Task input:
### src/rtl/bcd_seven_seg.sv
// ---------------------------------------------------------------------------
// bcd_seven_seg
//
// Registered BCD-to-seven-segment decoder for a 4-digit common-anode display.
// The anode enables are passed through unchanged so that the segment pattern
// and its digit select leave the block on the same clock edge.
//
// Ports
//   clk       in   1  system clock, rising edge
//   rst_n     in   1  synchronous reset, active-low
//   segSel    in   4  anode enables, active-low (0 = digit on)
//   a,b,c,d   in   1  code bits, a = MSB, d = LSB
//   anodeOut  out  4  registered copy of segSel
//   sevenOut  out  8  registered segments {dp,g,f,e,d,c,b,a}, active-low
//   bcdErr    out  1  registered flag, 1 when the code is not a BCD digit
//
// Configuration
//   BCD_SEVEN_SEG_HEX_DIGITS_EN  defined:   codes 10..15 show hex glyphs A..F
//                                undefined: codes 10..15 blank the digit
//   bcdErr is raised for codes 10..15 in both builds.
//
// Every output is a flop; there is no combinational path from any input to
// any output, and the latency is exactly one clock.
// ---------------------------------------------------------------------------
module bcd_seven_seg (
    input  logic       clk,
    input  logic       rst_n,
    input  logic [3:0] segSel,
    input  logic       a,
    input  logic       b,
    input  logic       c,
    input  logic       d,
    output logic [3:0] anodeOut,
    output logic [7:0] sevenOut,
    output logic       bcdErr
);

    // Segment patterns, active-low, bit order {dp,g,f,e,d,c,b,a}.
    localparam logic [7:0] SEG_BLANK = 8'hFF;
    localparam logic [7:0] SEG_0     = 8'hC0;
    localparam logic [7:0] SEG_1     = 8'hF9;
    localparam logic [7:0] SEG_2     = 8'hA4;
    localparam logic [7:0] SEG_3     = 8'hB0;
    localparam logic [7:0] SEG_4     = 8'h99;
    localparam logic [7:0] SEG_5     = 8'h92;
    localparam logic [7:0] SEG_6     = 8'h82;
    localparam logic [7:0] SEG_7     = 8'hF8;
    localparam logic [7:0] SEG_8     = 8'h80;
    localparam logic [7:0] SEG_9     = 8'h90;

`ifdef BCD_SEVEN_SEG_HEX_DIGITS_EN
    localparam logic [7:0] SEG_HEX_A = 8'h88;
    localparam logic [7:0] SEG_HEX_B = 8'h83;   // lower-case b
    localparam logic [7:0] SEG_HEX_C = 8'hC6;
    localparam logic [7:0] SEG_HEX_D = 8'hA1;   // lower-case d
    localparam logic [7:0] SEG_HEX_E = 8'h86;
    localparam logic [7:0] SEG_HEX_F = 8'h8E;
`else
    localparam logic [7:0] SEG_HEX_A = SEG_BLANK;
    localparam logic [7:0] SEG_HEX_B = SEG_BLANK;
    localparam logic [7:0] SEG_HEX_C = SEG_BLANK;
    localparam logic [7:0] SEG_HEX_D = SEG_BLANK;
    localparam logic [7:0] SEG_HEX_E = SEG_BLANK;
    localparam logic [7:0] SEG_HEX_F = SEG_BLANK;
`endif

    // The decimal point is never driven on this display.
    localparam logic [7:0] DP_OFF_MASK = 8'h80;

    logic [3:0] code;
    logic [7:0] segNext;
    logic       errNext;

    assign code = {a, b, c, d};

    // Decode. All 16 binary codes are listed explicitly, so the default arm
    // is reached only when a code bit is X/Z in a four-state simulation; it
    // then blanks the digit and flags the code as invalid.
    always_comb begin
        // NOTE: every variable assigned in this block gets a value before the
        // case, so no path leaves it unassigned and no latch is inferred.
        segNext = SEG_BLANK;
        errNext = 1'b1;
        case (code)
            4'd0:  begin segNext = SEG_0; errNext = 1'b0; end
            4'd1:  begin segNext = SEG_1; errNext = 1'b0; end
            4'd2:  begin segNext = SEG_2; errNext = 1'b0; end
            4'd3:  begin segNext = SEG_3; errNext = 1'b0; end
            4'd4:  begin segNext = SEG_4; errNext = 1'b0; end
            4'd5:  begin segNext = SEG_5; errNext = 1'b0; end
            4'd6:  begin segNext = SEG_6; errNext = 1'b0; end
            4'd7:  begin segNext = SEG_7; errNext = 1'b0; end
            4'd8:  begin segNext = SEG_8; errNext = 1'b0; end
            4'd9:  begin segNext = SEG_9; errNext = 1'b0; end
            4'd10: segNext = SEG_HEX_A;
            4'd11: segNext = SEG_HEX_B;
            4'd12: segNext = SEG_HEX_C;
            4'd13: segNext = SEG_HEX_D;
            4'd14: segNext = SEG_HEX_E;
            4'd15: segNext = SEG_HEX_F;
            default: begin
                segNext = SEG_BLANK;
                errNext = 1'b1;
            end
        endcase
    end

    // Output registers. Reset blanks the display: all anodes and segments
    // inactive (high), error flag clear.
    always_ff @(posedge clk) begin
        // NOTE: registers are written with non-blocking assignments so every
        // flop samples its inputs from before the edge, independent of order.
        if (!rst_n) begin
            anodeOut <= 4'hF;
            sevenOut <= SEG_BLANK;
            bcdErr   <= 1'b0;
        end else begin
            anodeOut <= segSel;
            sevenOut <= segNext | DP_OFF_MASK;
            bcdErr   <= errNext;
        end
    end

endmodule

Instructions for the task: Set down, from the entries above, exactly the lines from the one with "the segment pattern" up to and including the one with "MSB, d = LSB", and no other lines.

Solved exercise:
// The anode enables are passed through unchanged so that the segment pattern
// and its digit select leave the block on the same clock edge.
//
// Ports
//   clk       in   1  system clock, rising edge
//   rst_n     in   1  synchronous reset, active-low
//   segSel    in   4  anode enables, active-low (0 = digit on)
//   a,b,c,d   in   1  code bits, a = MSB, d = LSB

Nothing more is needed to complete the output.